● **Work item**
Work through the records below and copy every line that includes "genvar".

Records from a data source
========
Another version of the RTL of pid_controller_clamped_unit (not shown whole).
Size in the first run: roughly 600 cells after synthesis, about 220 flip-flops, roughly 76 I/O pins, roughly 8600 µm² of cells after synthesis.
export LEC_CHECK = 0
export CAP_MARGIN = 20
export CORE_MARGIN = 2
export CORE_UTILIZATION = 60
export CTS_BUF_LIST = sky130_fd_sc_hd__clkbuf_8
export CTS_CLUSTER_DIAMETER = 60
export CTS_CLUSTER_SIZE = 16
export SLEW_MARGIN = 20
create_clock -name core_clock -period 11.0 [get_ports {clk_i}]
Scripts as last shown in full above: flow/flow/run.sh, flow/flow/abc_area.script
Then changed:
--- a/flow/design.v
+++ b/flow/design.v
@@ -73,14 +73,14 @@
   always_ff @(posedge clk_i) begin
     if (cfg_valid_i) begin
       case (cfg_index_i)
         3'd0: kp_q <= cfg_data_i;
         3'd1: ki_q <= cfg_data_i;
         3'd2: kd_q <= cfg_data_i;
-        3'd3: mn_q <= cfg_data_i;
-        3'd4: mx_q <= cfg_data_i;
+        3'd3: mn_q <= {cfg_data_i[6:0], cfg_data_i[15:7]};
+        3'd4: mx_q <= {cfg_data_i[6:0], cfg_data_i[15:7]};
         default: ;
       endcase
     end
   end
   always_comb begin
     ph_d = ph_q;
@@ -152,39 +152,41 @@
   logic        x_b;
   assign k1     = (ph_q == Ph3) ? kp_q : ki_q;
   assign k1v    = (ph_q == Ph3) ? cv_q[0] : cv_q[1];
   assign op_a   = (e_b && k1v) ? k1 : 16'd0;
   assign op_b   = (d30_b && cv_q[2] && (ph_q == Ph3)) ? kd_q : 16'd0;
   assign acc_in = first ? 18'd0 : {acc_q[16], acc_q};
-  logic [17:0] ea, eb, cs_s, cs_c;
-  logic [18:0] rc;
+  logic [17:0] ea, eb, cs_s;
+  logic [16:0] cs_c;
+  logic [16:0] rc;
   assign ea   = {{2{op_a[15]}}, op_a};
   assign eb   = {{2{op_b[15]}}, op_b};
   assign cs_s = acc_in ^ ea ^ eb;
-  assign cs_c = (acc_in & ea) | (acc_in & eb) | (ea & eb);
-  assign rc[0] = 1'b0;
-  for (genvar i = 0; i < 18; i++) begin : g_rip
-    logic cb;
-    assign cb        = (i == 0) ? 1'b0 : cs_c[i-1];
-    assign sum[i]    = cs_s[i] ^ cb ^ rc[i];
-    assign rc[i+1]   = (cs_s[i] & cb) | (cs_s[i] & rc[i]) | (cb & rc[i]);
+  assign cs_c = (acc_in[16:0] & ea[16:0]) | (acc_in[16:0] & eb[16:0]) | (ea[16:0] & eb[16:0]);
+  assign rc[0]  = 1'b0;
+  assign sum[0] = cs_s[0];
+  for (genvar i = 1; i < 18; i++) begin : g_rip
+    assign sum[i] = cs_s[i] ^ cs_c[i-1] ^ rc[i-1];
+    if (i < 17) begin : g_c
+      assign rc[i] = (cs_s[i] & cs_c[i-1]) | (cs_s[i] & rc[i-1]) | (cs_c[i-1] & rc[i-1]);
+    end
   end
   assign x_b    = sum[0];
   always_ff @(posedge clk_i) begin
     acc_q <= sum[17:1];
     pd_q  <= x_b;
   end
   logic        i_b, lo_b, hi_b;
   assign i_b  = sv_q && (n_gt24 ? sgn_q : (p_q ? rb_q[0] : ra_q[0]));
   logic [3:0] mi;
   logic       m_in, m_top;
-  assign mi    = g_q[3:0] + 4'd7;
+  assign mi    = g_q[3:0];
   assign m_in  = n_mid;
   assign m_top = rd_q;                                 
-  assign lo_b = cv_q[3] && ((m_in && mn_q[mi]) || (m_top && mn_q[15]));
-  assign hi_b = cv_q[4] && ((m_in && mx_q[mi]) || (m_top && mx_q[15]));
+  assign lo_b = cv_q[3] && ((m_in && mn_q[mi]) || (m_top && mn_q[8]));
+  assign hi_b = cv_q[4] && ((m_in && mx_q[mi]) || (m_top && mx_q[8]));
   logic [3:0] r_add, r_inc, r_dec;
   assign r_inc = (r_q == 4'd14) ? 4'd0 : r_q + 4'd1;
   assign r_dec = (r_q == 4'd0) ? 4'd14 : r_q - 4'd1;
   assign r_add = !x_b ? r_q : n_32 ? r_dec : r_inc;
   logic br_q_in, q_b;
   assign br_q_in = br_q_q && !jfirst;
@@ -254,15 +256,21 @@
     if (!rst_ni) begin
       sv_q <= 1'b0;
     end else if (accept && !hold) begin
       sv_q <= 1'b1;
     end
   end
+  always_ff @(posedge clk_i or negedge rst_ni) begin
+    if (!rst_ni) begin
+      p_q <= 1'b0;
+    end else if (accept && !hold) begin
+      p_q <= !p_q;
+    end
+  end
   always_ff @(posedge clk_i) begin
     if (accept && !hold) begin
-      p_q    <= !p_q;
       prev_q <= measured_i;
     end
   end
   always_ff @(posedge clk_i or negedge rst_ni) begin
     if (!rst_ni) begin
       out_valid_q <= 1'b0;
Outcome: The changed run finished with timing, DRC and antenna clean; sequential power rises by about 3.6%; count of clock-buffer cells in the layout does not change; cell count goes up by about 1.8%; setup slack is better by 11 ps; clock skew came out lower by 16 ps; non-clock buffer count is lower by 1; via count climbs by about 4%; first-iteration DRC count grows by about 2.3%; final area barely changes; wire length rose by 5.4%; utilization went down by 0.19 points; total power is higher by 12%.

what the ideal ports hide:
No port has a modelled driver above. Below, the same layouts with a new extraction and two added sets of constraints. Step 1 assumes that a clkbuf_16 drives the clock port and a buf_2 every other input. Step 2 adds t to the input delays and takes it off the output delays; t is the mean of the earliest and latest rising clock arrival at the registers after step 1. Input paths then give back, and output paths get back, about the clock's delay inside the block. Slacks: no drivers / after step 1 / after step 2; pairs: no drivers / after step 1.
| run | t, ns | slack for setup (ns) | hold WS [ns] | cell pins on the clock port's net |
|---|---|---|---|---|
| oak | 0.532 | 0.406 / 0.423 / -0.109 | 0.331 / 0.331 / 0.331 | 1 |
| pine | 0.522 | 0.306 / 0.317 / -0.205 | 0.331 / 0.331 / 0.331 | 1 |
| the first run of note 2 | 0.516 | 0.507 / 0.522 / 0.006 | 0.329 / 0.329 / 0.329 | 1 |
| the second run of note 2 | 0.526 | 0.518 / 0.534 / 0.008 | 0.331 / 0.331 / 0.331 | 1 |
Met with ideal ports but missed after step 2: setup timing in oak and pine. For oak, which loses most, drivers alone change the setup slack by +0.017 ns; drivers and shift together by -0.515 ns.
This is an optimization exercise on Yosys and OpenROAD, whose aim is a short achievable clock period and few clock cycles, not a production implementation.
RTL that was checked went through simulation tests only; none was proved equivalent to the original.

==> run a: inputs <==
## mdc_top
module mdc_top #(
    parameter int RUN_LEN = mdc_pkg::N_ENTRIES
) (
    input  wire logic         clk,
    input  wire logic         rst_n,
    input  wire logic         in_valid,
    input  wire logic [8:0]   in_mode,
    input  wire logic [14:0]  in_data,
    output logic              out_valid,
    output mdc_pkg::result_t  out_data
);
    mdc_pkg::entry_t      entry;
    logic [RUN_LEN-1:0]   wr_en;
    logic                 run_done;
    logic                 mode3;
    mdc_pkg::matrix_t     mat;
    mdc_input_stage #(
        .RUN_LEN (RUN_LEN)
    ) u_input_stage (
        .clk      (clk),
        .rst_n    (rst_n),
        .in_valid (in_valid),
        .in_mode  (in_mode),
        .in_data  (in_data),
        .entry    (entry),
        .wr_en    (wr_en),
        .run_done (run_done),
        .mode3    (mode3)
    );
    matrix_buffer #(
        .RUN_LEN (RUN_LEN)
    ) u_matrix_buffer (
        .clk   (clk),
        .entry (entry),
        .wr_en (wr_en),
        .mat   (mat)
    );
    det_engine u_det_engine (
        .clk       (clk),
        .rst_n     (rst_n),
        .run_done  (run_done),
        .mode3     (mode3),
        .mat       (mat),
        .out_valid (out_valid),
        .out_data  (out_data)
    );
endmodule
==> module mdc_input_stage, before the edit <==
module mdc_input_stage #(
    parameter int RUN_LEN = mdc_pkg::N_ENTRIES
) (
    input  wire logic                clk,
    input  wire logic                rst_n,
    input  wire logic                in_valid,
    input  wire logic [8:0]          in_mode,
    input  wire logic [14:0]         in_data,
    output mdc_pkg::entry_t          entry,
    output logic [RUN_LEN-1:0]       wr_en,
    output logic                     run_done,
    output logic                     mode3
);
    localparam int CNT_W = $clog2(RUN_LEN);
    localparam logic [CNT_W-1:0] LAST_IDX = CNT_W'(RUN_LEN - 1);
    mdc_pkg::mode_t     mode_dec;
    logic [CNT_W-1:0]   cnt;
    logic               run_ok;
    logic               first;
    logic               mode_ok;
    hamming_decoder #(
        .DATA_W (mdc_pkg::MODE_W),
        .CODE_W (9)
    ) u_mode_dec (
        .code (in_mode),
        .data (mode_dec)
    );
    hamming_decoder #(
        .DATA_W (mdc_pkg::ENTRY_W),
        .CODE_W (15)
    ) u_entry_dec (
        .code (in_data),
        .data (entry)
    );
    assign first   = (cnt == '0);
    assign mode_ok = (mode_dec == mdc_pkg::MODE_DET2) || (mode_dec == mdc_pkg::MODE_DET3);
    always_comb begin
        for (int j = 0; j < RUN_LEN; j++) begin
            wr_en[j] = in_valid && (cnt == CNT_W'(j));
        end
    end
    always_ff @(posedge clk or negedge rst_n) begin
        if (!rst_n) begin
            cnt      <= '0;
            run_ok   <= 1'b0;
            run_done <= 1'b0;
            mode3    <= 1'b0;
        end else begin
            run_done <= in_valid && (cnt == LAST_IDX) && run_ok;
            if (in_valid) begin
                cnt <= cnt + 1'b1;
                if (first) begin
                    run_ok <= mode_ok;
                    mode3  <= (mode_dec == mdc_pkg::MODE_DET3);
                end
            end
        end
    end
endmodule
clock: 18.0 ns
lec_check: 0
cap_margin: 20
core_margin: 2
core_utilization: 40
slew_margin: 20
standard.sh (not shown) runs the stock make flow with config.mk's settings and CLKGATE_MAP_FILE= SYNTH_SCRIPT=/design/flow/synth_recipe.tcl, a recipe that flattens the netlist after the stock synthesis.
==> flow/flow/run.sh <==
#!/bin/bash
# The standard layout, with repair_timing aiming well below the clock period
set -euo pipefail
bash standard.sh SETUP_SLACK_MARGIN=12.5 finish > standard_flow.log 2>&1
==> run b: changes against run a <==
--- a/flow/design.v
+++ b/flow/design.v
@@ -85,4 +85,4 @@
     mdc_pkg::mode_t     mode_dec;
+    logic [8:0]         mode_code;
     logic [CNT_W-1:0]   cnt;
-    logic               run_ok;
     logic               first;
@@ -93,3 +93,3 @@
     ) u_mode_dec (
-        .code (in_mode),
+        .code (mode_code),
         .data (mode_dec)
@@ -113,13 +113,7 @@
             cnt      <= '0;
-            run_ok   <= 1'b0;
             run_done <= 1'b0;
-            mode3    <= 1'b0;
         end else begin
-            run_done <= in_valid && (cnt == LAST_IDX) && run_ok;
+            run_done <= in_valid && (cnt == LAST_IDX) && mode_ok;
             if (in_valid) begin
                 cnt <= cnt + 1'b1;
-                if (first) begin
-                    run_ok <= mode_ok;
-                    mode3  <= (mode_dec == mdc_pkg::MODE_DET3);
-                end
             end
@@ -127,2 +121,8 @@
     end
+    always_ff @(posedge clk) begin
+        if (in_valid && first) begin
+            mode_code <= in_mode;
+        end
+        mode3 <= (mode_dec == mdc_pkg::MODE_DET3);
+    end
 endmodule
==> flow/run.sh (new file) <==
#!/bin/bash
# synth_recipe.tcl (not shown) runs the flow's synth.tcl, then flattens the netlist and writes it again
# the make line also repeats each setting of config.mk as NAME=value (left out here)
make -C /OpenROAD-flow-scripts/flow DESIGN_CONFIG=/design/flow/config.mk WORK_HOME=/design/flow/orfs CLKGATE_MAP_FILE= SYNTH_SCRIPT=/design/flow/synth_recipe.tcl finish
Settings changed: ABC_CLOCK_PERIOD_IN_PS set to 1500.
removed: flow/flow/run.sh
removed: flow/standard.sh
==> results.sh <==
export IMPL_outcome="no timing/DRC/antenna violations"
export IMPL_first_pass_iters=7
export IMPL_met1_length_mm=35.46
export IMPL_first_global_vias=23390
export IMPL_synthDistinctLibCells=94
export IMPL_sh_seq_area=0.2507
export IMPL_synth_simple_area_share=0.1110
export IMPL_dpl_cell_area_mm2=0.03583
export IMPL_grt_start_max_net_pins=68
export IMPL_critical_path_startpoint="in_mode[2]"
export IMPL_layout_setup_ws_ns=11.84
export IMPL_final_cells=4662
export IMPL_fin_area_mm2=0.03822
(the above is from run a)
What follows belongs to an exercise in optimizing a design on an open flow for small area and a short achievable clock period; a production flow would make more cautious choices. RTL that was checked went through simulation tests only; none was proved equivalent to the original. Power and IR drop assume default switching activity.

## v12
## goodness_tracker
module goodness_tracker
#(
  parameter int CORE_NUM            = 4,
  parameter int POST_NEUR_PARALLEL  = 8,
  parameter int POST_NEUR_MEM_WIDTH = 13,
  parameter int GOODNESS_WIDTH      = 24
) (
  input  logic                                                    clk,
  input  logic                                                    rst,
  input  logic [CORE_NUM-1:0]                                     core_valid,
  input  logic [CORE_NUM-1:0]                                     core_last,
  input  logic [CORE_NUM-1:0]                                     core_clear,
  input  logic [CORE_NUM*POST_NEUR_PARALLEL*POST_NEUR_MEM_WIDTH-1:0] core_mem_bus,
  input  logic                                                    mode,
  input  logic [3:0]                                              avg_shift,
  input  logic [GOODNESS_WIDTH-1:0]                               theta,
  output logic [CORE_NUM*GOODNESS_WIDTH-1:0]                      sample_bus,
  output logic [CORE_NUM*GOODNESS_WIDTH-1:0]                      avg_bus,
  output logic [CORE_NUM-1:0]                                     done,
  output logic [CORE_NUM-1:0]                                     above_theta
);
Size: about 11,000 cells after synthesis, roughly 720 flip-flops, about 660 I/O pins.
export LEC_CHECK = 0
export CAP_MARGIN = 20
export CORE_MARGIN = 2
export CORE_UTILIZATION = 38
export SETUP_SLACK_MARGIN = 5
export SLEW_MARGIN = 20
export SYNTH_HIERARCHICAL = 1
export SYNTH_MINIMUM_KEEP_SIZE = 0
create_clock -name core_clock -period 15.0 [get_ports {clk}]
standard.sh (not shown) runs the stock make flow with config.mk's settings and CLKGATE_MAP_FILE= SYNTH_SCRIPT=/design/flow/synth_recipe.tcl, a recipe that flattens the netlist after the stock synthesis.
==> flow/flow/run.sh <==
#!/bin/bash
set -euo pipefail
bash standard.sh SETUP_SLACK_MARGIN=9 finish > standard_flow.log 2>&1
[inputs] v28 vs v12
==> flow/run.sh (new file) <==
#!/bin/bash
# synth_recipe.tcl (not shown) runs the flow's synth.tcl, then flattens the netlist and writes it again
# the make line also repeats each setting of config.mk as NAME=value (left out here)
make -C /OpenROAD-flow-scripts/flow DESIGN_CONFIG=/design/flow/config.mk WORK_HOME=/design/flow/orfs CLKGATE_MAP_FILE= SYNTH_SCRIPT=/design/flow/synth_recipe.tcl finish
removed: flow/flow/run.sh
removed: flow/standard.sh
--- outcome ---
- v28 went all the way through synthesis, placement and routing and the layout is clean on timing, DRC and antenna.
- Taking v12 as the reference, in v28 cell count shows a reduction of 707, met3 layer wire length in the routed design moved up, first-pass GRT wire length decreased by 76 mm relative to the old numbers, clock network power shows an increase of about 4%.
- Compared with v12, v28 shows internal power summed over all cells that has gone down by a few percent.
- Clock network power share, v28 and v12: larger value in v28
- Delta(sequential share of layout area, v28 - v12) > 0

● **Completed exercise**
-  for (genvar i = 0; i < 18; i++) begin : g_rip
+  for (genvar i = 1; i < 18; i++) begin : g_rip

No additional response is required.